ささやかと言えばささやかな、だが掛け替えのない幸福の気配は、保科の胸を柔らかく満たしていく。
保科はしばらくソファに座ったまま、料理を進める彼女をじっと見ていた。
カウンター越しにその手元までは分からないが、手際の良さそうな音が聞こえる。
恐らく彼女はこうして毎日自炊しているのだろう。
正直、手元に視線を落として作業をする彼女の姿は、飽きることなく何時間でも見ていられると思った。
だが、保科の視線があまりにあからさまだったのか、途中で顔を上げた彼女がむくれた様子を見せたので、確かにひたすら凝視されるのも気分が良くないかと、保科はそっと視線を逸らす。
彼女は怒った顔も可愛らしかったが、保科は決して、彼女の機嫌を損ねたいわけではないのだ。
保科は彼女を見つめる代わりに、部屋の中に視線を向けた。
と言っても室内は綺麗に整理されており、何か目立つものがあるわけではない。
保科は立ち上がり、彼女が見ても良いと言ってくれたテレビ横のラックの前に足を運んだ。
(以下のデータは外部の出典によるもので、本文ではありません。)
### src/rtl/gen_seq_seg_table.sv
// gen_seq_seg_table: segment register file, synchronous write, combinational read
module gen_seq_seg_table
  import fifo_defines_pkg::*;
#(
  parameter int  NUM_SEGS = SEQ_NUM_SEGS,
  localparam int IDX_W    = $clog2(NUM_SEGS)
) (
  input  logic             clk,
  input  logic             rst,
  input  logic             wr_i,
  input  logic [IDX_W-1:0] wr_idx_i,
  input  seq_seg_t         wr_data_i,
  input  logic [IDX_W-1:0] rd_idx_i,
  output seq_seg_t         rd_data_o
);
  seq_seg_t mem_q [NUM_SEGS];
  seq_seg_t mem_d [NUM_SEGS];
  always_comb begin
    mem_d = mem_q;
    if (wr_i) mem_d[wr_idx_i] = wr_data_i;
  end
  always_ff @(posedge clk) begin
    if (!rst) mem_q <= '{default: '0};
    else mem_q <= mem_d;
  end
  assign rd_data_o = mem_q[rd_idx_i];
endmodule
## src/rtl/fsac_defines.vh

```
// ============================================================================
//  fsac_defines.vh
//  Shared constants for the fsac filter controller: register addresses,
//  STATUS bit positions and switch-sequencer state encodings.
//  Revision: 1.0
// ============================================================================
`ifndef FSAC_DEFINES_VH
`define FSAC_DEFINES_VH

// Register addresses
`define FSAC_ADDR_ID       8'h00
`define FSAC_ADDR_TARGET   8'h01
`define FSAC_ADDR_ACTIVE   8'h02
`define FSAC_ADDR_STATUS   8'h03
`define FSAC_ADDR_BREAK    8'h04
`define FSAC_ADDR_SETTLE   8'h05

// STATUS register bit indices
`define FSAC_STAT_BUSY     0
`define FSAC_STAT_PENDING  1
`define FSAC_STAT_OVERRUN  2
`define FSAC_STAT_BAD_ADDR 3

// Switch sequencer state encodings
`define FSAC_ST_IDLE       2'd0
`define FSAC_ST_BREAK      2'd1
`define FSAC_ST_MAKE       2'd2

`endif

```

## src/rtl/fsac_filter_ctrl_pkg.sv

```systemverilog
// ============================================================================
//  fsac_filter_ctrl_pkg
//  Types, constants and helpers shared by the filter controller RTL.
//  Revision: 1.0
// ============================================================================
`default_nettype none
`include "fsac_defines.vh"

package fsac_filter_ctrl_pkg;

  localparam logic [7:0] ADDR_ID     = `FSAC_ADDR_ID;
  localparam logic [7:0] ADDR_TARGET = `FSAC_ADDR_TARGET;
  localparam logic [7:0] ADDR_ACTIVE = `FSAC_ADDR_ACTIVE;
  localparam logic [7:0] ADDR_STATUS = `FSAC_ADDR_STATUS;
  localparam logic [7:0] ADDR_BREAK  = `FSAC_ADDR_BREAK;
  localparam logic [7:0] ADDR_SETTLE = `FSAC_ADDR_SETTLE;

  localparam int STAT_BUSY     = `FSAC_STAT_BUSY;
  localparam int STAT_PENDING  = `FSAC_STAT_PENDING;
  localparam int STAT_OVERRUN  = `FSAC_STAT_OVERRUN;
  localparam int STAT_BAD_ADDR = `FSAC_STAT_BAD_ADDR;

  typedef enum logic [1:0] {
    ST_IDLE  = `FSAC_ST_IDLE,
    ST_BREAK = `FSAC_ST_BREAK,
    ST_MAKE  = `FSAC_ST_MAKE
  } state_t;

  // Assemble the STATUS read value; upper nibble reads as zero.
  function automatic logic [7:0] status_byte(input logic busy,
                                             input logic pending,
                                             input logic overrun,
                                             input logic bad_addr);
    logic [7:0] s;
    s                = 8'h00;
    s[STAT_BUSY]     = busy;
    s[STAT_PENDING]  = pending;
    s[STAT_OVERRUN]  = overrun;
    s[STAT_BAD_ADDR] = bad_addr;
    return s;
  endfunction

endpackage

`default_nettype wire

```

## src/rtl/fsac_tick_gen.sv

```systemverilog
// ============================================================================
//  fsac_tick_gen
//  Free-running prescaler: counts 0..TICK_DIV-1 and asserts tick for one
//  cycle while the count sits at its last value (i.e. on the wrap).
//  Ports:
//    sys_clk_25m  in   system clock
//    sys_rst      in   asynchronous active-high reset
//    tick         out  one-cycle pulse every TICK_DIV cycles
//  Revision: 1.0
// ============================================================================
`default_nettype none

module fsac_tick_gen #(
  parameter int unsigned TICK_DIV = 25
) (
  input  logic sys_clk_25m,
  input  logic sys_rst,
  output logic tick
);

  localparam logic [15:0] C_LAST = 16'(TICK_DIV - 1);

  logic [15:0] cnt_q;
  logic [15:0] cnt_d;

  always_comb begin
    cnt_d = (cnt_q == C_LAST) ? 16'd0 : cnt_q + 16'd1;
  end

  always_ff @(posedge sys_clk_25m or posedge sys_rst) begin
    if (sys_rst) begin
      cnt_q <= 16'd0;
    end else begin
      cnt_q <= cnt_d;
    end
  end

  assign tick = (cnt_q == C_LAST);

endmodule

`default_nettype wire

```

## src/rtl/fsac_filter_ctrl.sv

```systemverilog
// ============================================================================
//  fsac_filter_ctrl
//  Register bank behind the SPI slave plus a break-before-make sequencer for
//  the 8-bit filter relay bank: open all relays, wait BREAK_TICKS, apply the
//  target pattern, wait SETTLE_TICKS, then return to idle.
//  Ports:
//    sys_clk_25m    in   system clock
//    sys_rst        in   asynchronous active-high reset
//    spi_reg_addr   in   register address, qualified by spi_sel_end
//    spi_wr_data    in   write data, qualified by spi_sel_end & !spi_rw
//    spi_rw         in   1 = read, 0 = write
//    spi_sel_end    in   one-cycle access strobe
//    spi_rd_data    out  registered read data (held until the next read)
//    spi_rd_valid   out  one-cycle pulse, cycle after a read strobe
//    filter_switch  out  registered relay drive
//    busy           out  sequencer not idle
//  Revision: 1.0
// ============================================================================
`default_nettype none

module fsac_filter_ctrl
  import fsac_filter_ctrl_pkg::*;
#(
  parameter logic [7:0]  ID_VALUE   = 8'hA5,
  parameter int unsigned TICK_DIV   = 25,
  parameter logic [7:0]  BREAK_RST  = 8'd10,
  parameter logic [7:0]  SETTLE_RST = 8'd50
) (
  input  logic       sys_clk_25m,
  input  logic       sys_rst,
  input  logic [7:0] spi_reg_addr,
  input  logic [7:0] spi_wr_data,
  input  logic       spi_rw,
  input  logic       spi_sel_end,
  output logic [7:0] spi_rd_data,
  output logic       spi_rd_valid,
  output logic [7:0] filter_switch,
  output logic       busy
);

  logic tick;

  fsac_tick_gen #(
    .TICK_DIV (TICK_DIV)
  ) u_tick_gen (
    .sys_clk_25m (sys_clk_25m),
    .sys_rst     (sys_rst),
    .tick        (tick)
  );

  state_t     state_q,    state_d;
  logic [7:0] cnt_q,      cnt_d;
  logic [7:0] switch_q,   switch_d;
  logic [7:0] target_q,   target_d;
  logic [7:0] brk_q,      brk_d;
  logic [7:0] settle_q,   settle_d;
  logic       pending_q,  pending_d;
  logic       overrun_q,  overrun_d;
  logic       bad_q,      bad_d;
  logic [7:0] rd_data_q,  rd_data_d;
  logic       rd_valid_q, rd_valid_d;
  logic       busy_q,     busy_d;

  logic wr_en;
  logic rd_en;
  logic wr_target;
  logic cnt_done;

  assign wr_en     = spi_sel_end & ~spi_rw;
  assign rd_en     = spi_sel_end &  spi_rw;
  assign wr_target = wr_en && (spi_reg_addr == ADDR_TARGET);

  // A phase ends on the tick that takes the counter from 1 to 0, or at once
  // if the phase was entered with a zero count.
  assign cnt_done  = (cnt_q == 8'd0) || (tick && (cnt_q == 8'd1));

  always_comb begin
    state_d    = state_q;
    cnt_d      = cnt_q;
    switch_d   = switch_q;
    target_d   = target_q;
    brk_d      = brk_q;
    settle_d   = settle_q;
    pending_d  = pending_q;
    overrun_d  = overrun_q;
    bad_d      = bad_q;
    rd_data_d  = rd_data_q;
    rd_valid_d = 1'b0;

    // Register writes. ID and ACTIVE are read-only and silently ignore writes.
    if (wr_en) begin
      case (spi_reg_addr)
        ADDR_ID, ADDR_ACTIVE: ;
        ADDR_TARGET: target_d = spi_wr_data;
        ADDR_BREAK:  brk_d    = spi_wr_data;
        ADDR_SETTLE: settle_d = spi_wr_data;
        ADDR_STATUS: begin
          if (spi_wr_data[STAT_OVERRUN])  overrun_d = 1'b0;
          if (spi_wr_data[STAT_BAD_ADDR]) bad_d     = 1'b0;
        end
        default:     bad_d    = 1'b1;
      endcase
    end

    // A retarget during a sequence is queued; evaluated after the clear
    // above so a same-cycle set wins.
    if (wr_target && (state_q != ST_IDLE)) begin
      pending_d = 1'b1;
      overrun_d = 1'b1;
    end

    if (rd_en) begin
      rd_valid_d = 1'b1;
      case (spi_reg_addr)
        ADDR_ID:     rd_data_d = ID_VALUE;
        ADDR_TARGET: rd_data_d = target_q;
        ADDR_ACTIVE: rd_data_d = switch_q;
        ADDR_STATUS: rd_data_d = status_byte(busy_q, pending_q, overrun_q, bad_q);
        ADDR_BREAK:  rd_data_d = brk_q;
        ADDR_SETTLE: rd_data_d = settle_q;
        default:     rd_data_d = 8'h00;
      endcase
    end

    case (state_q)
      ST_IDLE: begin
        if (wr_target && (spi_wr_data != switch_q)) begin
          state_d  = ST_BREAK;
          switch_d = 8'h00;
          cnt_d    = brk_q;
        end
      end
      ST_BREAK: begin
        if (cnt_done) begin
          // target_d so a same-cycle retarget is applied rather than lost.
          state_d   = ST_MAKE;
          switch_d  = target_d;
          cnt_d     = settle_q;
          pending_d = 1'b0;
        end else if (tick) begin
          cnt_d = cnt_q - 8'd1;
        end
      end
      ST_MAKE: begin
        if (cnt_done) begin
          if (pending_d) begin
            state_d   = ST_BREAK;
            switch_d  = 8'h00;
            cnt_d     = brk_q;
            pending_d = 1'b0;
          end else begin
            state_d = ST_IDLE;
          end
        end else if (tick) begin
          cnt_d = cnt_q - 8'd1;
        end
      end
      default: begin
        state_d  = ST_IDLE;
        switch_d = 8'h00;
      end
    endcase

    busy_d = (state_d != ST_IDLE);
  end

  always_ff @(posedge sys_clk_25m or posedge sys_rst) begin
    if (sys_rst) begin
      state_q    <= ST_IDLE;
      cnt_q      <= 8'd0;
      switch_q   <= 8'h00;
      target_q   <= 8'h00;
      brk_q      <= BREAK_RST;
      settle_q   <= SETTLE_RST;
      pending_q  <= 1'b0;
      overrun_q  <= 1'b0;
      bad_q      <= 1'b0;
      rd_data_q  <= 8'h00;
      rd_valid_q <= 1'b0;
      busy_q     <= 1'b0;
    end else begin
      state_q    <= state_d;
      cnt_q      <= cnt_d;
      switch_q   <= switch_d;
      target_q   <= target_d;
      brk_q      <= brk_d;
      settle_q   <= settle_d;
      pending_q  <= pending_d;
      overrun_q  <= overrun_d;
      bad_q      <= bad_d;
      rd_data_q  <= rd_data_d;
      rd_valid_q <= rd_valid_d;
      busy_q     <= busy_d;
    end
  end

  assign spi_rd_data   = rd_data_q;
  assign spi_rd_valid  = rd_valid_q;
  assign filter_switch = switch_q;
  assign busy          = busy_q;

endmodule

`default_nettype wire
```
<file path="src/rtl/parity_gen_pkg.sv">
// parity_gen_pkg: shared mode/state enums and parity-bit selection for the parity stream generator
package parity_gen_pkg;
   typedef enum logic [1:0] {MODE_EVEN, MODE_ODD, MODE_ALT_EVEN, MODE_ALT_ODD} mode_t;
   typedef enum logic [1:0] {ST_IDLE, ST_SEND, ST_DONE} state_t;
   function automatic logic par_bit(mode_t m, logic i0);
      return m == MODE_EVEN ? 1'b0 : m == MODE_ODD ? 1'b1 : m == MODE_ALT_EVEN ? i0 : ~i0;
   endfunction
endpackage

</file>
<file path="src/rtl/parity_stream_gen_if.sv">
// parity_stream_gen_if: command channel plus valid/ready byte stream of the parity generator
interface parity_stream_gen_if #(parameter int DATA_W = 8, parameter int LEN_W = 8);
   logic              cmd_valid;
   logic              cmd_ready;
   logic [1:0]        cmd_mode;
   logic [LEN_W-1:0]  cmd_len;
   logic [DATA_W-1:0] cmd_seed;
   logic              out_valid;
   logic              out_ready;
   logic [DATA_W-1:0] out_data;
   modport master(input cmd_valid, cmd_mode, cmd_len, cmd_seed, out_ready,
                  output cmd_ready, out_valid, out_data);
   modport slave(output cmd_valid, cmd_mode, cmd_len, cmd_seed, out_ready,
                 input cmd_ready, out_valid, out_data);
endinterface

</file>
<file path="src/rtl/parity_stream_gen.sv">
// parity_stream_gen: emits a commanded burst of bytes whose LSB follows the commanded parity pattern
module parity_stream_gen
   import parity_gen_pkg::*;
#(
   parameter int DATA_W = 8,
   parameter int LEN_W  = 8
) (
   input  logic             clk,
   input  logic             reset,
   parity_stream_gen_if.master bus,
   output logic             busy,
   output logic             done,
   output logic [LEN_W-1:0] sent_cnt,
   output logic             last_odd
);
   state_t            state;
   mode_t             mode;
   logic [LEN_W-1:0]  len;
   logic [LEN_W-1:0]  idx;
   logic [LEN_W-1:0]  idx_n;
   logic [DATA_W-2:0] seed_hi;
   logic              xfer;
   assign bus.cmd_ready = state == ST_IDLE;
   assign xfer          = bus.out_valid && bus.out_ready;
   assign idx_n         = idx + LEN_W'(1);
   always_ff @(posedge clk or posedge reset)
      if (reset) begin
         state         <= ST_IDLE;
         mode          <= MODE_EVEN;
         len           <= '0;
         idx           <= '0;
         seed_hi       <= '0;
         bus.out_valid <= 1'b0;
         bus.out_data  <= '0;
         busy          <= 1'b0;
         done          <= 1'b0;
         sent_cnt      <= '0;
         last_odd      <= 1'b0;
      end else
         case (state)
            ST_IDLE: if (bus.cmd_valid) begin
               mode          <= mode_t'(bus.cmd_mode);
               len           <= bus.cmd_len;
               seed_hi       <= bus.cmd_seed[DATA_W-1:1];
               idx           <= '0;
               sent_cnt      <= '0;
               busy          <= 1'b1;
               bus.out_data  <= {bus.cmd_seed[DATA_W-1:1], par_bit(mode_t'(bus.cmd_mode), 1'b0)};
               bus.out_valid <= bus.cmd_len != '0;
               done          <= bus.cmd_len == '0;
               state         <= bus.cmd_len != '0 ? ST_SEND : ST_DONE;
            end
            ST_SEND: if (xfer) begin
               sent_cnt <= sent_cnt + LEN_W'(1);
               last_odd <= bus.out_data[0];
               if (idx == len - LEN_W'(1)) begin
                  bus.out_valid <= 1'b0;
                  done          <= 1'b1;
                  state         <= ST_DONE;
               end else begin
                  // next byte is prepared on the transfer edge so the stream never bubbles
                  idx          <= idx_n;
                  bus.out_data <= {seed_hi + (DATA_W-1)'(idx_n), par_bit(mode, idx_n[0])};
               end
            end
            ST_DONE: begin
               done  <= 1'b0;
               busy  <= 1'b0;
               state <= ST_IDLE;
            end
            default: state <= ST_IDLE;
         endcase
endmodule

</file>
<file path="src/flat_wrapper.sv">
// flat-port wrapper written by rule: the top's interface ports become plain ports
module parity_stream_gen_flat import parity_gen_pkg::*;
#(
   parameter int DATA_W = 8,
   parameter int LEN_W  = 8
)
  (clk, reset, busy, done, sent_cnt, last_odd, bus_cmd_valid, bus_cmd_mode, bus_cmd_len, bus_cmd_seed, bus_out_ready, bus_cmd_ready, bus_out_valid, bus_out_data);
  parity_stream_gen_if #(.DATA_W(DATA_W), .LEN_W(LEN_W)) bus_i ();
  input  logic clk;
  input  logic reset;
  output logic busy;
  output logic done;
  output logic [LEN_W-1:0] sent_cnt;
  output logic last_odd;
  input wire logic [$bits(bus_i.cmd_valid)-1:0] bus_cmd_valid;
  input wire logic [$bits(bus_i.cmd_mode)-1:0] bus_cmd_mode;
  input wire logic [$bits(bus_i.cmd_len)-1:0] bus_cmd_len;
  input wire logic [$bits(bus_i.cmd_seed)-1:0] bus_cmd_seed;
  input wire logic [$bits(bus_i.out_ready)-1:0] bus_out_ready;
  output wire logic [$bits(bus_i.cmd_ready)-1:0] bus_cmd_ready;
  output wire logic [$bits(bus_i.out_valid)-1:0] bus_out_valid;
  output wire logic [$bits(bus_i.out_data)-1:0] bus_out_data;
  assign bus_i.cmd_valid = bus_cmd_valid;
  assign bus_i.cmd_mode = bus_cmd_mode;
  assign bus_i.cmd_len = bus_cmd_len;
  assign bus_i.cmd_seed = bus_cmd_seed;
  assign bus_i.out_ready = bus_out_ready;
  assign bus_cmd_ready = bus_i.cmd_ready;
  assign bus_out_valid = bus_i.out_valid;
  assign bus_out_data = bus_i.out_data;
  parity_stream_gen #(.DATA_W(DATA_W), .LEN_W(LEN_W)) u_core (.clk(clk), .reset(reset), .bus(bus_i), .busy(busy), .done(done), .sent_cnt(sent_cnt), .last_odd(last_odd));
endmodule
</file>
棚は三段で、上から書籍、CD、DVDと分けられている。
彼女の言っていた通り、ここに収まりきらない分は別の場所に収納しているのだろう。
保科は上から順に、彼女がどのようなものを好むのか見ていくことにした。
こういった娯楽品は、その人の趣味嗜好を如実に表現する。
書籍の棚の一番端にまず国語辞典があったので、保科は彼女らしいと思った。
そこから先は、ハードカバーの小説が並ぶ。
保科でも知っている有名な作家のものもあれば、洋書も置いてあった。
彼女は英語が堪能らしい。
そして反対側の端には意外なことに、サッカーの月刊誌があったのだ。
サッカーを好きな人間ならば誰もが知っている、有名な雑誌だ。
当然、保科も読んだことがある。
定期的に刊行されるサッカーの雑誌はいくつかあるが、Jリーグから海外組の日本代表まで、日本人のサッカー選手とその試合スケジュールについて最も正確に把握するならば、間違いなくこれが一番適しているだろう。
選手のインタビューやコラムもある。
保科自身、この雑誌の取材を受けたことは何度もあった。
いつのものだろうかと引っ張り出して見てみればそれは今月号で、どうやら彼女が毎月購読しているらしいと知る。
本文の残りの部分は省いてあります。